Copy out exactly every line from the line containing "set_input_delay 0.42 -clock" until the records below end, inclusive of both boundary lines.

PROVIDED RECORDS Block Start

<file path="config.mk">
export PLATFORM = sky130hd
export DESIGN_NAME = psa_cfg
export DESIGN_NICKNAME = d
export VERILOG_FILES = /design/src/hdl/psa_pkg.sv /design/src/hdl/psa_cfg.sv
export SDC_FILE = /design/constraint.sdc
export NUM_CORES = 1
export LEC_CHECK = 0
export BUFFER_PORTS_ARGS = -buffer_cell sky130_fd_sc_hd__clkbuf_2
export CORE_MARGIN = 8
export CORE_UTILIZATION = 37
export CTS_BUF_LIST = sky130_fd_sc_hd__clkbuf_4 sky130_fd_sc_hd__clkbuf_8
export CTS_CLUSTER_DIAMETER = 200
export DETAILED_ROUTE_END_ITERATION = 7
export PLACE_DENSITY = 0.86
export SLEW_MARGIN = 20
export SYNTH_ARGS = -nofsm -noshare
export SYNTH_HDL_FRONTEND = slang
export SYNTH_SLANG_ARGS = --single-unit
</file>
<file path="constraint.sdc">
create_clock -name clk_i -period 2.1 [get_ports clk_i]
set_clock_uncertainty 0.2 [all_clocks]
set_input_delay 0.42 -clock clk_i [delete_from_list [all_inputs] [get_ports clk_i]]
set_output_delay 0.42 -clock clk_i [all_outputs]
set_load 0.02 [all_outputs]
</file>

PROVIDED RECORDS Block End

→ ANSWER TO THIS PROBLEM
set_input_delay 0.42 -clock clk_i [delete_from_list [all_inputs] [get_ports clk_i]]
set_output_delay 0.42 -clock clk_i [all_outputs]
set_load 0.02 [all_outputs]
</file>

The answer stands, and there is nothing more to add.